Abstract

Characterising cellulose nanofibre (CNF) morphology has been identified as a grand challenge for the nanocellulose research field. Direct techniques for CNF morphology characterisation exhibit various difficulties related to the material network structure and equipment cost, while indirect techniques that investigate fibre-light interaction, fibre-solvent interaction, fibre-fibre interaction, or specific fibre surface area involve relatively facile methods but may be more unreliable. Nanopaper mechanical testing is a prevalent metric for assessing fibre-fibre interaction, but is an off-line, time-consuming, and destructive methodology.

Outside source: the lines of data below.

`config.mk`:
```
export PLATFORM = sky130hd
export DESIGN_NAME = nes_shell_top
export DESIGN_NICKNAME = d
export VERILOG_FILES = /design/src/hw/nes_shell_pkg.sv /design/src/hw/bridge_settings.sv /design/src/hw/nes_shell_top.sv /design/src/hw/pad_mapper.sv /design/src/hw/video_out_stage.sv
export SDC_FILE = /design/constraint.sdc
export NUM_CORES = 1
export LEC_CHECK = 0
export ABC_AREA = 0
export CAP_MARGIN = 20
export CORE_MARGIN = 10
export CORE_UTILIZATION = 34
export CTS_BUF_LIST = sky130_fd_sc_hd__clkbuf_4
export DETAILED_ROUTE_END_ITERATION = 12
export DONT_BUFFER_PORTS = 1
export MAX_ROUTING_LAYER = met4
export RECOVER_POWER = 100
export SYNTH_ARGS = -nofsm -noshare
export SYNTH_HDL_FRONTEND = slang
export SYNTH_SLANG_ARGS = --single-unit
```
`constraint.sdc`:
```
create_clock -name clk_74a -period 3.2 [get_ports clk_74a]
set_input_delay 0.32 -clock clk_74a [delete_from_list [all_inputs] [get_ports clk_74a]]
set_output_delay 0.32 -clock clk_74a [all_outputs]
set_load 0.02 [all_outputs]
```
`src/hw/nes_shell_pkg.sv`:
```
/*
  shared definitions for the nes shell
  bridge addresses, timing constants, key and adapter bit positions,
  packed struct types for settings, pads and video
*/

`default_nettype none

package nes_shell_pkg;

  ////////////////////
  // bridge addresses
  ////////////////////

  // starts a core reset hold
  localparam logic [31:0] addr_core_reset       = 32'h0000_0050;
  // region in bits 1:0
  localparam logic [31:0] addr_region           = 32'h0000_0054;
  // single flag settings, all in bit 0
  localparam logic [31:0] addr_hide_overscan    = 32'h0000_0200;
  localparam logic [31:0] addr_square_pixels    = 32'h0000_0210;
  localparam logic [31:0] addr_swap_controllers = 32'h0000_030C;
  // full adapter settings word, also readable
  localparam logic [31:0] addr_adapter_settings = 32'hF700_0000;

  ////////////////////
  // timing
  ////////////////////

  // core reset hold after a reset write, in clk_74a cycles
  localparam logic [31:0] reset_hold_default = 32'h0010_0000;
  // hsync delay reload, keeps hs clear of vs
  localparam logic [2:0]  hs_delay_cycles    = 3'd7;

  ////////////////////
  // platform key bitmap
  ////////////////////

  // dpad
  localparam logic [3:0] key_up      = 4'd0;
  localparam logic [3:0] key_down    = 4'd1;
  localparam logic [3:0] key_left    = 4'd2;
  localparam logic [3:0] key_right   = 4'd3;
  // face buttons, x and y act as turbo a and b
  localparam logic [3:0] key_a       = 4'd4;
  localparam logic [3:0] key_b       = 4'd5;
  localparam logic [3:0] key_a_turbo = 4'd6;
  localparam logic [3:0] key_b_turbo = 4'd7;
  localparam logic [3:0] key_select  = 4'd14;
  localparam logic [3:0] key_start   = 4'd15;

  // adapter settings word
  // snac selects per player, screen blank
  localparam int adapter_p1_snac_bit = 7;
  localparam int adapter_p2_snac_bit = 6;
  localparam int adapter_blank_bit   = 16;

  // end of line slot word flags
  localparam int slot_hide_overscan_bit = 14;
  localparam int slot_square_pixels_bit = 13;

  ////////////////////
  // types
  ////////////////////

  typedef logic [15:0] key_word_t;

  // 0 is ntsc, anything else is a pal variant
  typedef logic [1:0] region_t;

  typedef struct packed {
    region_t     region;
    logic        hide_overscan;
    logic        square_pixels;
    logic        swap_controllers;
    logic [31:0] adapter_word;
  } shell_settings_t;

  // one player in the core's pad format
  typedef struct packed {
    logic a;
    logic b;
    logic a_turbo;
    logic b_turbo;
    logic start;
    logic select;
    logic up;
    logic down;
    logic left;
    logic right;
  } nes_pad_t;

  // player 1 in element 0
  typedef nes_pad_t [3:0] nes_pads_t;

  // straight from the core
  typedef struct packed {
    logic [23:0] rgb;
    logic        hblank;
    logic        vblank;
    logic        hsync;
    logic        vsync;
  } core_video_t;

  // what the scaler expects
  typedef struct packed {
    logic [23:0] rgb;
    logic        de;
    logic        hs;
    logic        vs;
  } scaler_video_t;

endpackage

`default_nettype wire

```
`src/hw/bridge_settings.sv`:
```
/*
  bridge settings register file
  adapter word readback, core reset hold countdown,
  reset pulse on region change
*/

`timescale 1ns/1ps
`default_nettype none

module bridge_settings
  import nes_shell_pkg::*;
#(
  parameter logic [31:0] reset_hold = reset_hold_default
) (
  input  logic            clk_74a,
  input  logic            pll_core_locked,

  // bridge bus, writes are one cycle strobes
  input  logic [31:0]     bridge_addr,
  input  logic            bridge_wr,
  input  logic [31:0]     bridge_wr_data,
  output logic [31:0]     bridge_rd_data,

  // settings bundle to the rest of the shell
  output shell_settings_t settings,
  output logic            core_reset
);

  ////////////////////
  // state
  ////////////////////

  shell_settings_t settings_q;

  // cycles left in the reset hold
  logic [31:0] hold_count;

  // region of the previous cycle
  region_t prev_region;
  logic    region_changed;

  ////////////////////
  // write decode
  ////////////////////

  always_ff @(posedge clk_74a or negedge pll_core_locked) begin
    if (!pll_core_locked) begin
      settings_q <= '0;
    end else if (bridge_wr) begin
      case (bridge_addr)
        addr_region: begin
          settings_q.region <= bridge_wr_data[1:0];
        end
        addr_hide_overscan: begin
          settings_q.hide_overscan <= bridge_wr_data[0];
        end
        addr_square_pixels: begin
          settings_q.square_pixels <= bridge_wr_data[0];
        end
        addr_swap_controllers: begin
          settings_q.swap_controllers <= bridge_wr_data[0];
        end
        addr_adapter_settings: begin
          settings_q.adapter_word <= bridge_wr_data;
        end
        default: begin
          // other addresses belong to other bus devices
        end
      endcase
    end
  end

  assign settings = settings_q;

  // only the adapter word reads back
  always_comb begin
    if (bridge_addr == addr_adapter_settings) begin
      bridge_rd_data = settings_q.adapter_word;
    end else begin
      bridge_rd_data = '0;
    end
  end

  ////////////////////
  // core reset
  ////////////////////

  // countdown, a reset write reloads it even mid hold
  always_ff @(posedge clk_74a or negedge pll_core_locked) begin
    if (!pll_core_locked) begin
      hold_count <= '0;
    end else if (bridge_wr && bridge_addr == addr_core_reset) begin
      hold_count <= reset_hold;
    end else if (hold_count != '0) begin
      hold_count <= hold_count - 32'd1;
    end
  end

  // previous region trails the stored one by a cycle
  always_ff @(posedge clk_74a or negedge pll_core_locked) begin
    if (!pll_core_locked) begin
      prev_region <= '0;
    end else begin
      prev_region <= settings_q.region;
    end
  end

  // high only in the cycle right after a new region lands
  assign region_changed = settings_q.region != prev_region;

  // core restarts on an explicit reset or a region switch
  assign core_reset = (hold_count != '0) || region_changed;

  ////////////////////
  // checks
  ////////////////////

  // hold count only ever loads reset_hold and counts down
  hold_in_range: assert property (
    @(posedge clk_74a) disable iff (!pll_core_locked)
    hold_count <= reset_hold
  );

endmodule

`default_nettype wire

```
`src/hw/nes_shell_top.sv`:
```
/*
  top of the nes shell
  settings register file, pad mapper and video stage
*/

`timescale 1ns/1ps
`default_nettype none

module nes_shell_top
  import nes_shell_pkg::*;
#(
  parameter logic [31:0] reset_hold = reset_hold_default
) (
  input  logic            clk_74a,
  input  logic            pll_core_locked,

  // bridge bus
  input  logic [31:0]     bridge_addr,
  input  logic            bridge_wr,
  input  logic [31:0]     bridge_wr_data,
  output logic [31:0]     bridge_rd_data,

  // controllers
  input  key_word_t [3:0] cont_keys,
  input  key_word_t       snac_p1_btn,
  input  key_word_t       snac_p2_btn,

  // video from the core
  input  core_video_t     video_in,

  // to the core and the scaler
  output nes_pads_t       pads,
  output scaler_video_t   video_out,
  output logic            core_reset,
  output region_t         core_region
);

  // settings bundle shared by both downstream blocks
  shell_settings_t settings;

  // bridge registers and reset
  bridge_settings #(
    .reset_hold (reset_hold)
  ) u_bridge_settings (
    .clk_74a         (clk_74a),
    .pll_core_locked (pll_core_locked),
    .bridge_addr     (bridge_addr),
    .bridge_wr       (bridge_wr),
    .bridge_wr_data  (bridge_wr_data),
    .bridge_rd_data  (bridge_rd_data),
    .settings        (settings),
    .core_reset      (core_reset)
  );

  // region goes straight to the core
  assign core_region = settings.region;

  // controller inputs to core pads
  pad_mapper u_pad_mapper (
    .clk_74a         (clk_74a),
    .pll_core_locked (pll_core_locked),
    .cont_keys       (cont_keys),
    .snac_p1_btn     (snac_p1_btn),
    .snac_p2_btn     (snac_p2_btn),
    .settings        (settings),
    .pads            (pads)
  );

  // core video to scaler
  video_out_stage u_video_out_stage (
    .clk_74a         (clk_74a),
    .pll_core_locked (pll_core_locked),
    .video_in        (video_in),
    .settings        (settings),
    .video_out       (video_out)
  );

endmodule

`default_nettype wire

```
`src/hw/pad_mapper.sv`:
```
/*
  controller mapping for four players
  snac or handheld source for players 1 and 2, optional swap,
  key bitmap to core pad format
*/

`timescale 1ns/1ps
`default_nettype none

module pad_mapper
  import nes_shell_pkg::*;
(
  input  logic            clk_74a,
  input  logic            pll_core_locked,

  // handheld keys, player 1 in element 0
  input  key_word_t [3:0] cont_keys,
  // snac adapter buttons
  input  key_word_t       snac_p1_btn,
  input  key_word_t       snac_p2_btn,

  input  shell_settings_t settings,
  output nes_pads_t       pads
);

  // pick out the ten pad bits of one key word
  function automatic nes_pad_t key_to_pad(input key_word_t w);
    nes_pad_t p;
    p.a       = w[key_a];
    p.b       = w[key_b];
    p.a_turbo = w[key_a_turbo];
    p.b_turbo = w[key_b_turbo];
    p.start   = w[key_start];
    p.select  = w[key_select];
    p.up      = w[key_up];
    p.down    = w[key_down];
    p.left    = w[key_left];
    p.right   = w[key_right];
    return p;
  endfunction

  ////////////////////
  // source select
  ////////////////////

  key_word_t       p1_src;
  key_word_t       p2_src;
  key_word_t [3:0] sel_words;

  // per player adapter bit picks snac over handheld
  assign p1_src = settings.adapter_word[adapter_p1_snac_bit] ? snac_p1_btn : cont_keys[0];
  assign p2_src = settings.adapter_word[adapter_p2_snac_bit] ? snac_p2_btn : cont_keys[1];

  // swap after selection, 3 and 4 always handheld
  always_comb begin
    sel_words[0] = settings.swap_controllers ? p2_src : p1_src;
    sel_words[1] = settings.swap_controllers ? p1_src : p2_src;
    sel_words[2] = cont_keys[2];
    sel_words[3] = cont_keys[3];
  end

  // one register stage into the core
  always_ff @(posedge clk_74a or negedge pll_core_locked) begin
    if (!pll_core_locked) begin
      pads <= '0;
    end else begin
      for (int i = 0; i < 4; i++) begin
        pads[i] <= key_to_pad(sel_words[i]);
      end
    end
  end

  // left and right together only when the chosen source had both
  for (genvar g = 0; g < 4; g++) begin : g_lr_check
    lr_from_source: assert property (
      @(posedge clk_74a) disable iff (!pll_core_locked)
      (pads[g].left && pads[g].right) |->
        $past(sel_words[g][key_left] && sel_words[g][key_right])
    );
  end

endmodule

`default_nettype wire

```
`src/hw/video_out_stage.sv`:
```
/*
  video output stage to the scaler
  data enable from blanking, delayed hs pulse, single cycle vs,
  screen blanking and end of line slot word
*/

`timescale 1ns/1ps
`default_nettype none

module video_out_stage
  import nes_shell_pkg::*;
(
  input  logic            clk_74a,
  input  logic            pll_core_locked,

  input  core_video_t     video_in,
  input  shell_settings_t settings,
  output scaler_video_t   video_out
);

  ////////////////////
  // combinational side
  ////////////////////

  logic        de;
  logic        hide_flag;
  logic        blank_screen;
  logic [23:0] slot_word;

  // visible pixel when neither blank is set
  assign de = ~(video_in.hblank || video_in.vblank);

  // overscan hiding only applies to ntsc
  assign hide_flag = settings.hide_overscan && (settings.region == 2'd0);

  // adapter can black out the handheld screen
  assign blank_screen = settings.adapter_word[adapter_blank_bit];

  // scaler slot word, sent on the first blank cycle of a line
  always_comb begin
    slot_word = '0;
    slot_word[slot_hide_overscan_bit] = hide_flag;
    slot_word[slot_square_pixels_bit] = settings.square_pixels;
  end

  ////////////////////
  // registered side
  ////////////////////

  logic       de_prev;
  logic       hs_prev;
  logic       vs_prev;
  logic [2:0] hs_delay;

  always_ff @(posedge clk_74a or negedge pll_core_locked) begin
    if (!pll_core_locked) begin
      video_out <= '0;
      de_prev   <= 1'b0;
      hs_prev   <= 1'b0;
      vs_prev   <= 1'b0;
      hs_delay  <= '0;
    end else begin
      // pixel data or slot word
      video_out.de <= de;
      if (de) begin
        video_out.rgb <= blank_screen ? 24'h0 : video_in.rgb;
      end else if (de_prev) begin
        video_out.rgb <= slot_word;
      end else begin
        video_out.rgb <= 24'h0;
      end

      // one cycle vs on the core's vsync rise
      video_out.vs <= video_in.vsync && !vs_prev;

      // hs fires while the counter passes 2,
      // i.e. six edges after the sampled rise
      video_out.hs <= (hs_delay == 3'd2);

      // fresh hsync rise reloads, else count down to zero
      if (video_in.hsync && !hs_prev) begin
        hs_delay <= hs_delay_cycles;
      end else if (hs_delay != '0) begin
        hs_delay <= hs_delay - 3'd1;
      end

      de_prev <= de;
      hs_prev <= video_in.hsync;
      vs_prev <= video_in.vsync;
    end
  end

  ////////////////////
  // checks
  ////////////////////

  // both sync outputs are single cycle pulses
  hs_single: assert property (
    @(posedge clk_74a) disable iff (!pll_core_locked)
    video_out.hs |=> !video_out.hs
  );

  vs_single: assert property (
    @(posedge clk_74a) disable iff (!pll_core_locked)
    video_out.vs |=> !video_out.vs
  );

endmodule

`default_nettype wire

```
==> results of run 1 <==
==> cell families (layout without fill, tap and decap cells) <==
logic type | count (synthesis) | after routing | share of synthesized area, %
flops | 143 | 143 | 57.98
compound gates | 55 | 55 | 5.575
buf+inv | 29 | 177 | 2.088
simple gates | 188 | 188 | 18.35
other cells | 0 | 3 | 0
mux | 82 | 82 | 14.07
fa+ha+maj | 4 | 4 | 0.8109
xor+xnor | 8 | 8 | 1.135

In this study, an optical fibre morphology analyser (MorFi, Techpap) was employed as an on-line, high throughput, fast turnaround tool to assess micro/nanofibre pulp morphology and predict the properties of nanopaper material. Correlation analysis identified fibre content and fibre kink properties as most correlated with nanopaper strength and toughness, while fibre width and coarseness were most inversely correlated with nanopaper performance. Principal component analysis (PCA) was employed to visualise interdependent morphological and mechanical data. Subsequently, two data driven statistical models—multiple linear regression (MLR) and machine learning based support vector regression (SVR)—were established to predict nanopaper properties from fibre morphology data, with SVR generating a more accurate prediction across all nanopaper properties (NRMSE = 0.13–0.33) compared to the MLR model (NRMSE = 0.33–0.51). This study highlights that statistical methods are useful to disentangle and visualise interdependent morphological data from an on-line fibre analysis device, while regression models are also capable of predicting paper mechanical properties from CNF samples even though these devices do not operate at nanoscale resolution.Graphical abstract

Highlights

  • Characterising cellulose nanofibre (CNF) morphology has been identified as a grand challenge for nanocellulose research (Moon et al 2011)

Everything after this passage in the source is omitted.